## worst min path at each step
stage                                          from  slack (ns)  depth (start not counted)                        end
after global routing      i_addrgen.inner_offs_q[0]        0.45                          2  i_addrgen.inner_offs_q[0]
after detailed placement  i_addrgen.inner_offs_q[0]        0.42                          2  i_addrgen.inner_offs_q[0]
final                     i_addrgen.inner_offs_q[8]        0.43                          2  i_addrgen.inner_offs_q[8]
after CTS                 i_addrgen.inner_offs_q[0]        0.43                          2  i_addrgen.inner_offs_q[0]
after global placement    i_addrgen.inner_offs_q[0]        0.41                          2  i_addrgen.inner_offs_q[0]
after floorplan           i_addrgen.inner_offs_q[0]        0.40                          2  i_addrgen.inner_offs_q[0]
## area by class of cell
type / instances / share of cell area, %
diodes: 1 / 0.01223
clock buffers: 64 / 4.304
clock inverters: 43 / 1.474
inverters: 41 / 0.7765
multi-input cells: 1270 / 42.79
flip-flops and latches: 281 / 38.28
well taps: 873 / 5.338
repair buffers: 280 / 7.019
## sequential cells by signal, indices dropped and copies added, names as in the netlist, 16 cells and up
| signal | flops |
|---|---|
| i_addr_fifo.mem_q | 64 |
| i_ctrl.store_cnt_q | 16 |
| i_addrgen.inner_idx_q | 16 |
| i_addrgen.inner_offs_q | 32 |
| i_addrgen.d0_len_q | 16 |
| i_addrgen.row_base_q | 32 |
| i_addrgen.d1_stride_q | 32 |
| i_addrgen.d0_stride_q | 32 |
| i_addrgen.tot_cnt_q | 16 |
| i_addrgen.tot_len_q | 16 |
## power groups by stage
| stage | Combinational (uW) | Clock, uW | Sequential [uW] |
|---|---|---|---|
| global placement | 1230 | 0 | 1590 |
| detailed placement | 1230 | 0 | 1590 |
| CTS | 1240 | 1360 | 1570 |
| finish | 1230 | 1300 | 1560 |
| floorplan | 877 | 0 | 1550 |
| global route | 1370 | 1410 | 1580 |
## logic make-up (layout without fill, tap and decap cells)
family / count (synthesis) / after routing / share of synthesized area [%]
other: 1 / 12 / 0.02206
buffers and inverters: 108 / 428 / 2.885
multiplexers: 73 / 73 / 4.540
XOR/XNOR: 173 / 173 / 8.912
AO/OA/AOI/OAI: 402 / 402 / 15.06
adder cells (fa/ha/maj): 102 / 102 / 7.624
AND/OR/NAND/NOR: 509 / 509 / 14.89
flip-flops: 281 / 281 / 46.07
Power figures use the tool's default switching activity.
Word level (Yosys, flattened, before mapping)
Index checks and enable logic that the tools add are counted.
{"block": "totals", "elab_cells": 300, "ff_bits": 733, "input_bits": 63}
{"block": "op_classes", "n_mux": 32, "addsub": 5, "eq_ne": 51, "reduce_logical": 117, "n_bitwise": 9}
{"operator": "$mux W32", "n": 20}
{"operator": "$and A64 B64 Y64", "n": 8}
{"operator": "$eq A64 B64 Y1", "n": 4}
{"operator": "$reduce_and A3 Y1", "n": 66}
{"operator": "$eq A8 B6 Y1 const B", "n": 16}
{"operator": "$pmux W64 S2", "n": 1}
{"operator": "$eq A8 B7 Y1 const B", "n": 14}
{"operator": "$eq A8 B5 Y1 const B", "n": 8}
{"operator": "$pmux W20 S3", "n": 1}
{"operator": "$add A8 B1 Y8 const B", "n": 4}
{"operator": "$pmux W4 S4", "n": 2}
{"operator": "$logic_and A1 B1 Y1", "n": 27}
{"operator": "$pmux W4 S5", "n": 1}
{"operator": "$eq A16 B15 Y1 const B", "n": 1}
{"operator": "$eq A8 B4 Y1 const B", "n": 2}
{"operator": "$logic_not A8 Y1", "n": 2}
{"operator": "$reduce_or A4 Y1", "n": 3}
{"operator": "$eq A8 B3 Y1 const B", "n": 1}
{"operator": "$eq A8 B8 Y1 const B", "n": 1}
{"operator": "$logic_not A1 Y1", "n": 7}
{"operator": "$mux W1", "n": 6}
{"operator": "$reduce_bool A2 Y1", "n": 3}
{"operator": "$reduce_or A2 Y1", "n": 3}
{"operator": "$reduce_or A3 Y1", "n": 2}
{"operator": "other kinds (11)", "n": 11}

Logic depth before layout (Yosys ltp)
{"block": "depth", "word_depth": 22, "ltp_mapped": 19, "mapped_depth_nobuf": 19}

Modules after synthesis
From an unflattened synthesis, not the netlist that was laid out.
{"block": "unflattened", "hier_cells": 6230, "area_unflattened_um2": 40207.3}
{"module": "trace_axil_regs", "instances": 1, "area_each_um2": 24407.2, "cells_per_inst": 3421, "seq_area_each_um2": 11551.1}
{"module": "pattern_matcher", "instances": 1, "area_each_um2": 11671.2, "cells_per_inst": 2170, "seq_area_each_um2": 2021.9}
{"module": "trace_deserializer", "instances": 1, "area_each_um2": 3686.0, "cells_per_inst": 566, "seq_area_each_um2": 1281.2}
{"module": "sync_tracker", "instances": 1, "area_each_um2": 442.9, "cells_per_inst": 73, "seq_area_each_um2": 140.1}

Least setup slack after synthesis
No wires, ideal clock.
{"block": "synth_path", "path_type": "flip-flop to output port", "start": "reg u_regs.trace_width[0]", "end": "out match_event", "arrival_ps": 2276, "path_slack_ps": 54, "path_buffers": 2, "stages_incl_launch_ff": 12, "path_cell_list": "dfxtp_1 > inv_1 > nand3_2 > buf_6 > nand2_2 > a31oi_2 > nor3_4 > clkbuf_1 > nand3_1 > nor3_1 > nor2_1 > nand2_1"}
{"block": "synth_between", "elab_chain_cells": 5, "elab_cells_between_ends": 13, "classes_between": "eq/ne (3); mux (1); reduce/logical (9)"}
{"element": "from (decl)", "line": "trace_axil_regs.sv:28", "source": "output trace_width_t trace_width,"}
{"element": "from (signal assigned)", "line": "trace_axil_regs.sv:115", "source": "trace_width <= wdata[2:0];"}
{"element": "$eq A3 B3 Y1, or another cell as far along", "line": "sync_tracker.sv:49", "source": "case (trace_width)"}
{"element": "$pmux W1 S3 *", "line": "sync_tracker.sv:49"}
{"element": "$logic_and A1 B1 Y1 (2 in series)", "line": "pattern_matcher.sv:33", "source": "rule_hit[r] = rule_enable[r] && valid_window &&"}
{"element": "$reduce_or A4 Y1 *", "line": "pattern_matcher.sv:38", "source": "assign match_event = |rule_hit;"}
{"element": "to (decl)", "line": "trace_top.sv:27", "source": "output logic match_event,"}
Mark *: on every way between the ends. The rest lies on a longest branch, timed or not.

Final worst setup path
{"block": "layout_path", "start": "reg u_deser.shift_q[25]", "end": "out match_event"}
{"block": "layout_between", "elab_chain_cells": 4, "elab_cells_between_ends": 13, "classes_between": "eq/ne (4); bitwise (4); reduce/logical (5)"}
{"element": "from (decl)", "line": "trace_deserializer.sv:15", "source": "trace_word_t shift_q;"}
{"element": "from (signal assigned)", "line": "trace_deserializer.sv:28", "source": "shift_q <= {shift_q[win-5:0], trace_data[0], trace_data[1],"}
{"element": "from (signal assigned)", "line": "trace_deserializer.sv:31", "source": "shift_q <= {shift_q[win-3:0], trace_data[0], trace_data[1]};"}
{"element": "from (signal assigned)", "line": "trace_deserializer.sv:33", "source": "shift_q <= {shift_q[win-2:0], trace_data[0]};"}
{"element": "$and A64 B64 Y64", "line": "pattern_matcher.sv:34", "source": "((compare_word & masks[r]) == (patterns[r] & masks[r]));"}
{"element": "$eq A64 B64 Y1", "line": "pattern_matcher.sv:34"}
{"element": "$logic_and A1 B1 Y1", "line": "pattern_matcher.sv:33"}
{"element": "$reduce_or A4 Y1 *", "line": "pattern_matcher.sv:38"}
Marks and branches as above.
**src/source/if_consts.svh**
```systemverilog
/*
 * Instruction fetch constants
 * Bus widths, buffer sizing and trap vector layout
 */
`ifndef IF_CONSTS_SVH
`define IF_CONSTS_SVH
`default_nettype none

// Address and data width of the instruction bus
`define IF_XLEN         32
// Buffer sizing
`define IF_BUF_DEPTH    2
`define IF_MAX_OUTSTND  2
`define IF_CNT_W        2
// Trap vector layout
`define IF_EXC_OFFSET   7
`define IF_MTVEC_W      25
`define IF_CAUSE_W      5

`default_nettype wire
`endif

```
**src/source/if_pkg.sv**
```systemverilog
/*
 * Instruction fetch package
 * PC select encoding and the payloads of the fetch buffers
 */
`include "if_consts.svh"
`default_nettype none

package if_pkg;

  // Source of the next fetch address on a redirect
  typedef enum logic [2:0] {
    PC_BOOT     = 3'd0,
    PC_JUMP     = 3'd1,
    PC_BRANCH   = 3'd2,
    PC_MRET     = 3'd3,
    PC_DRET     = 3'd4,
    PC_TRAP_EXC = 3'd5,
    PC_TRAP_IRQ = 3'd6,
    PC_TRAP_DBD = 3'd7
  } pc_mux_e;

  // One granted request still waiting for its response
  typedef struct packed {
    logic [`IF_XLEN-1:0] addr;
    logic                stale;   // Overtaken by a redirect
  } pend_t;

  // One fetched word waiting for the IF/ID register
  typedef struct packed {
    logic [`IF_XLEN-1:0] pc;
    logic [`IF_XLEN-1:0] instr;
    logic                err;
  } fetch_word_t;

endpackage

`default_nettype wire

```
**src/source/fifo_buf.sv**
```systemverilog
/*
 * Small synchronous FIFO
 * Circular storage with read and write pointers and an occupancy count,
 * emptied in one cycle by flush
 */
`include "if_consts.svh"
`default_nettype none

module fifo_buf #(
  parameter type T     = logic [7:0],
  parameter int  DEPTH = 2
) (
  input  wire logic                 clk,
  input  wire logic                 rst_n,
  input  wire logic                 push_i,
  input  wire T                     data_i,
  input  wire logic                 pop_i,
  input  wire logic                 flush_i,
  output      T                     data_o,
  output      logic                 empty_o,
  output      logic [`IF_CNT_W-1:0] count_o
);

  localparam int PTR_W = (DEPTH > 1) ? $clog2(DEPTH) : 1;

  T                     mem [DEPTH];
  logic [PTR_W-1:0]     rptr_q;
  logic [PTR_W-1:0]     wptr_q;
  logic [`IF_CNT_W-1:0] count_q;
  logic                 push_ok;
  logic                 pop_ok;

  // Pop only real entries, push only into free space
  assign pop_ok  = pop_i && (count_q != '0);
  assign push_ok = push_i && ((count_q < `IF_CNT_W'(DEPTH)) || pop_ok);

  always_ff @(posedge clk, negedge rst_n) begin
    if (!rst_n) begin
      rptr_q  <= '0;
      wptr_q  <= '0;
      count_q <= '0;
    end else if (flush_i) begin
      rptr_q  <= '0;
      wptr_q  <= '0;
      count_q <= '0;
    end else begin
      // Pointers wrap at DEPTH
      if (push_ok) begin
        wptr_q <= (wptr_q == PTR_W'(DEPTH - 1)) ? '0 : wptr_q + 1'b1;
      end
      if (pop_ok) begin
        rptr_q <= (rptr_q == PTR_W'(DEPTH - 1)) ? '0 : rptr_q + 1'b1;
      end
      count_q <= count_q + `IF_CNT_W'(push_ok) - `IF_CNT_W'(pop_ok);
    end
  end

  // Storage
  always_ff @(posedge clk) begin
    if (push_ok && !flush_i) begin
      mem[wptr_q] <= data_i;
    end
  end

  assign data_o  = mem[rptr_q];
  assign empty_o = (count_q == '0);
  assign count_o = count_q;

endmodule

`default_nettype wire

```
**src/source/fetch_requester.sv**
```systemverilog
/*
 * Fetch requester
 * Selects the next PC on a redirect and issues word fetches on the
 * instruction bus, keeping a request stable until it is granted
 */
`include "if_consts.svh"
`default_nettype none

module fetch_requester (
  input  wire logic                   clk,
  input  wire logic                   rst_n,
  input  wire logic                   pc_set_i,
  input  wire if_pkg::pc_mux_e        pc_mux_i,
  input  wire logic [`IF_XLEN-1:0]    boot_addr_i,
  input  wire logic [`IF_XLEN-1:0]    jump_target_i,
  input  wire logic [`IF_XLEN-1:0]    branch_target_i,
  input  wire logic [`IF_XLEN-1:0]    mepc_i,
  input  wire logic [`IF_XLEN-1:0]    dpc_i,
  input  wire logic [`IF_XLEN-1:0]    dm_halt_addr_i,
  input  wire logic [`IF_MTVEC_W-1:0] mtvec_addr_i,
  input  wire logic [`IF_CAUSE_W-1:0] irq_cause_i,
  input  wire logic                   instr_gnt_i,
  input  wire logic                   fetch_credit_i,
  output      logic                   instr_req_o,
  output      logic [`IF_XLEN-1:0]    instr_addr_o,
  output      logic                   req_push_o,
  output      if_pkg::pend_t          req_entry_o,
  output      logic                   csr_mtvec_init_o
);

  logic [`IF_XLEN-1:0] target;
  logic [`IF_XLEN-1:0] next_addr;
  logic [`IF_XLEN-1:0] fetch_addr_q;
  logic [`IF_XLEN-1:0] req_addr_q;
  logic                req_q;
  logic                active_q;
  logic                stale_q;
  logic                can_issue;

  ////////////////////////////////////////////////////////////
  // Target selection
  ////////////////////////////////////////////////////////////

  always_comb begin
    target = {boot_addr_i[`IF_XLEN-1:2], 2'b00};
    case (pc_mux_i)
      if_pkg::PC_BOOT:     target = {boot_addr_i[`IF_XLEN-1:2], 2'b00};
      if_pkg::PC_JUMP:     target = jump_target_i;
      if_pkg::PC_BRANCH:   target = branch_target_i;
      if_pkg::PC_MRET:     target = {mepc_i[`IF_XLEN-1:2], 2'b00};
      if_pkg::PC_DRET:     target = dpc_i;
      // Exceptions share the vector base
      if_pkg::PC_TRAP_EXC: target = {mtvec_addr_i, `IF_EXC_OFFSET'(0)};
      // Interrupts are vectored by cause
      if_pkg::PC_TRAP_IRQ: target = {mtvec_addr_i, irq_cause_i, 2'b00};
      if_pkg::PC_TRAP_DBD: target = {dm_halt_addr_i[`IF_XLEN-1:2], 2'b00};
      default:             target = {boot_addr_i[`IF_XLEN-1:2], 2'b00};
    endcase
  end

  // Boot redirect tells the CSR file to set up mtvec
  assign csr_mtvec_init_o = pc_set_i && (pc_mux_i == if_pkg::PC_BOOT);

  ////////////////////////////////////////////////////////////
  // Request issue
  ////////////////////////////////////////////////////////////

  // Redirect target goes straight into the next request
  assign next_addr = pc_set_i ? {target[`IF_XLEN-1:2], 2'b00} : fetch_addr_q;

  // New request when the bus slot frees up and the buffer has room
  assign can_issue = (active_q || pc_set_i) && fetch_credit_i && (!req_q || instr_gnt_i);

  always_ff @(posedge clk, negedge rst_n) begin
    if (!rst_n) begin
      req_q        <= 1'b0;
      active_q     <= 1'b0;
      stale_q      <= 1'b0;
      req_addr_q   <= '0;
      fetch_addr_q <= '0;
    end else begin
      if (pc_set_i) begin
        active_q <= 1'b1;
      end
      // Held request stays up until granted
      req_q <= (req_q && !instr_gnt_i) || can_issue;
      if (can_issue) begin
        req_addr_q   <= next_addr;
        fetch_addr_q <= next_addr + `IF_XLEN'(4);
      end else if (pc_set_i) begin
        fetch_addr_q <= {target[`IF_XLEN-1:2], 2'b00};
      end
      // A waiting request overtaken by a redirect belongs to the old stream
      if (pc_set_i && req_q && !instr_gnt_i) begin
        stale_q <= 1'b1;
      end else if (instr_gnt_i) begin
        stale_q <= 1'b0;
      end
    end
  end

  assign instr_req_o  = req_q;
  assign instr_addr_o = req_addr_q;

  // Granted request enters the pending queue
  assign req_push_o  = req_q && instr_gnt_i;
  assign req_entry_o = '{addr: req_addr_q, stale: stale_q || pc_set_i};

endmodule

`default_nettype wire

```
**src/source/fetch_buffer.sv**
```systemverilog
/*
 * Fetch buffer
 * Pairs bus responses with their pending addresses, drops responses of
 * a redirected stream and queues the fetched words
 */
`include "if_consts.svh"
`default_nettype none

module fetch_buffer (
  input  wire logic                clk,
  input  wire logic                rst_n,
  input  wire logic                pc_set_i,
  input  wire logic                req_push_i,
  input  wire if_pkg::pend_t       req_entry_i,
  input  wire logic                instr_rvalid_i,
  input  wire logic [`IF_XLEN-1:0] instr_rdata_i,
  input  wire logic                instr_err_i,
  input  wire logic                buf_pop_i,
  output      logic                fetch_credit_o,
  output      logic                buf_valid_o,
  output      if_pkg::fetch_word_t buf_word_o
);

  if_pkg::pend_t        pend_head;
  if_pkg::fetch_word_t  word_in;
  logic                 pend_empty;
  logic                 word_empty;
  logic [`IF_CNT_W-1:0] pend_cnt;
  logic [`IF_CNT_W-1:0] word_cnt;
  logic [`IF_CNT_W-1:0] drop_cnt_q;
  logic [`IF_CNT_W:0]   occupancy;
  logic                 pend_pop;
  logic                 resp_keep;

  // Pending addresses, in grant order
  fifo_buf #(
    .T     (if_pkg::pend_t),
    .DEPTH (`IF_MAX_OUTSTND)
  ) pend_fifo (
    .clk     (clk),
    .rst_n   (rst_n),
    .push_i  (req_push_i),
    .data_i  (req_entry_i),
    .pop_i   (pend_pop),
    .flush_i (1'b0),
    .data_o  (pend_head),
    .empty_o (pend_empty),
    .count_o (pend_cnt)
  );

  // Each response retires the oldest pending address
  assign pend_pop = instr_rvalid_i && !pend_empty;

  // Old stream responses are dropped by count or by stale mark
  assign resp_keep = pend_pop && (drop_cnt_q == '0) && !pend_head.stale && !pc_set_i;

  always_ff @(posedge clk, negedge rst_n) begin
    if (!rst_n) begin
      drop_cnt_q <= '0;
    end else if (pc_set_i) begin
      // Everything in flight now is dropped, less the one retiring
      drop_cnt_q <= pend_cnt - `IF_CNT_W'(pend_pop);
    end else if (pend_pop && (drop_cnt_q != '0)) begin
      drop_cnt_q <= drop_cnt_q - 1'b1;
    end
  end

  assign word_in = '{pc: pend_head.addr, instr: instr_rdata_i, err: instr_err_i};

  // Fetched words, emptied on redirect
  fifo_buf #(
    .T     (if_pkg::fetch_word_t),
    .DEPTH (`IF_BUF_DEPTH)
  ) word_fifo (
    .clk     (clk),
    .rst_n   (rst_n),
    .push_i  (resp_keep),
    .data_i  (word_in),
    .pop_i   (buf_pop_i),
    .flush_i (pc_set_i),
    .data_o  (buf_word_o),
    .empty_o (word_empty),
    .count_o (word_cnt)
  );

  assign buf_valid_o = !word_empty;

  // Room for one more request beyond anything granted this cycle
  assign occupancy = {1'b0, pend_cnt} + {1'b0, word_cnt} + (`IF_CNT_W+1)'(req_push_i);
  assign fetch_credit_o = occupancy < (`IF_CNT_W+1)'(`IF_BUF_DEPTH);

endmodule

`default_nettype wire

```
**src/source/if_id_register.sv**
```systemverilog
/*
 * IF/ID pipeline register
 * Stage valid/ready toward decode and the registered instruction with
 * its compressed and abort flags
 */
`include "if_consts.svh"
`default_nettype none

module if_id_register (
  input  wire logic                clk,
  input  wire logic                rst_n,
  input  wire logic                buf_valid_i,
  input  wire if_pkg::fetch_word_t buf_word_i,
  input  wire logic                halt_if_i,
  input  wire logic                kill_if_i,
  input  wire logic                id_ready_i,
  output      logic                buf_pop_o,
  output      logic                if_valid_o,
  output      logic [`IF_XLEN-1:0] pc_if_o,
  output      logic                id_valid_o,
  output      logic [`IF_XLEN-1:0] id_pc_o,
  output      logic [`IF_XLEN-1:0] id_instr_o,
  output      logic                id_compressed_o,
  output      logic [15:0]         id_compressed_instr_o,
  output      logic                id_abort_o
);

  logic handshake;
  logic compressed;

  // Halt and kill hide the head word from decode
  assign if_valid_o = buf_valid_i && !halt_if_i && !kill_if_i;
  // Kill discards the head, otherwise it leaves on a handshake
  assign buf_pop_o  = kill_if_i || (buf_valid_i && id_ready_i && !halt_if_i);
  assign pc_if_o    = buf_word_i.pc;
  assign handshake  = if_valid_o && id_ready_i;

  // 32-bit words end in 2'b11
  assign compressed = (buf_word_i.instr[1:0] != 2'b11);

  always_ff @(posedge clk, negedge rst_n) begin
    if (!rst_n) begin
      id_valid_o            <= 1'b0;
      id_pc_o               <= '0;
      id_instr_o            <= '0;
      id_compressed_o       <= 1'b0;
      id_compressed_instr_o <= '0;
      id_abort_o            <= 1'b0;
    end else if (handshake) begin
      id_valid_o      <= 1'b1;
      id_pc_o         <= buf_word_i.pc;
      id_instr_o      <= buf_word_i.instr;
      id_compressed_o <= compressed;
      // Bus error aborts the instruction downstream
      id_abort_o      <= buf_word_i.err;
      if (compressed) begin
        id_compressed_instr_o <= buf_word_i.instr[15:0];
      end
    end else if (id_ready_i) begin
      // Decode took the last one, nothing new
      id_valid_o <= 1'b0;
    end
  end

endmodule

`default_nettype wire

```
**src/source/if_stage.sv**
```systemverilog
/*
 * Instruction fetch stage
 * Next-PC selection, instruction bus requests, response buffering
 * and the IF/ID pipeline register
 */
`include "if_consts.svh"
`default_nettype none

module if_stage (
  input  wire logic                   clk,
  input  wire logic                   rst_n,
  // Redirect control
  input  wire logic                   pc_set_i,
  input  wire if_pkg::pc_mux_e        pc_mux_i,
  input  wire logic [`IF_XLEN-1:0]    boot_addr_i,
  input  wire logic [`IF_XLEN-1:0]    jump_target_i,
  input  wire logic [`IF_XLEN-1:0]    branch_target_i,
  input  wire logic [`IF_XLEN-1:0]    mepc_i,
  input  wire logic [`IF_XLEN-1:0]    dpc_i,
  input  wire logic [`IF_XLEN-1:0]    dm_halt_addr_i,
  input  wire logic [`IF_MTVEC_W-1:0] mtvec_addr_i,
  input  wire logic [`IF_CAUSE_W-1:0] irq_cause_i,
  output      logic                   csr_mtvec_init_o,
  // Instruction bus
  output      logic                   instr_req_o,
  output      logic [`IF_XLEN-1:0]    instr_addr_o,
  input  wire logic                   instr_gnt_i,
  input  wire logic                   instr_rvalid_i,
  input  wire logic [`IF_XLEN-1:0]    instr_rdata_i,
  input  wire logic                   instr_err_i,
  // Stage control and decode side
  input  wire logic                   halt_if_i,
  input  wire logic                   kill_if_i,
  input  wire logic                   id_ready_i,
  output      logic                   if_valid_o,
  output      logic [`IF_XLEN-1:0]    pc_if_o,
  output      logic                   id_valid_o,
  output      logic [`IF_XLEN-1:0]    id_pc_o,
  output      logic [`IF_XLEN-1:0]    id_instr_o,
  output      logic                   id_compressed_o,
  output      logic [15:0]            id_compressed_instr_o,
  output      logic                   id_abort_o
);

  logic                req_push;
  if_pkg::pend_t       req_entry;
  logic                fetch_credit;
  logic                buf_valid;
  if_pkg::fetch_word_t buf_word;
  logic                buf_pop;

  fetch_requester u_requester (
    .clk              (clk),
    .rst_n            (rst_n),
    .pc_set_i         (pc_set_i),
    .pc_mux_i         (pc_mux_i),
    .boot_addr_i      (boot_addr_i),
    .jump_target_i    (jump_target_i),
    .branch_target_i  (branch_target_i),
    .mepc_i           (mepc_i),
    .dpc_i            (dpc_i),
    .dm_halt_addr_i   (dm_halt_addr_i),
    .mtvec_addr_i     (mtvec_addr_i),
    .irq_cause_i      (irq_cause_i),
    .instr_gnt_i      (instr_gnt_i),
    .fetch_credit_i   (fetch_credit),
    .instr_req_o      (instr_req_o),
    .instr_addr_o     (instr_addr_o),
    .req_push_o       (req_push),
    .req_entry_o      (req_entry),
    .csr_mtvec_init_o (csr_mtvec_init_o)
  );

  fetch_buffer u_buffer (
    .clk            (clk),
    .rst_n          (rst_n),
    .pc_set_i       (pc_set_i),
    .req_push_i     (req_push),
    .req_entry_i    (req_entry),
    .instr_rvalid_i (instr_rvalid_i),
    .instr_rdata_i  (instr_rdata_i),
    .instr_err_i    (instr_err_i),
    .buf_pop_i      (buf_pop),
    .fetch_credit_o (fetch_credit),
    .buf_valid_o    (buf_valid),
    .buf_word_o     (buf_word)
  );

  if_id_register u_if_id (
    .clk                   (clk),
    .rst_n                 (rst_n),
    .buf_valid_i           (buf_valid),
    .buf_word_i            (buf_word),
    .halt_if_i             (halt_if_i),
    .kill_if_i             (kill_if_i),
    .id_ready_i            (id_ready_i),
    .buf_pop_o             (buf_pop),
    .if_valid_o            (if_valid_o),
    .pc_if_o               (pc_if_o),
    .id_valid_o            (id_valid_o),
    .id_pc_o               (id_pc_o),
    .id_instr_o            (id_instr_o),
    .id_compressed_o       (id_compressed_o),
    .id_compressed_instr_o (id_compressed_instr_o),
    .id_abort_o            (id_abort_o)
  );

endmodule

`default_nettype wire

```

____

WORK TO COMPLETE: Give back exactly the lines of the listing above, starting with its first line and ending with the line that holds "after global routing".

REPLY:
## worst min path at each step
stage                                          from  slack (ns)  depth (start not counted)                        end
after global routing      i_addrgen.inner_offs_q[0]        0.45                          2  i_addrgen.inner_offs_q[0]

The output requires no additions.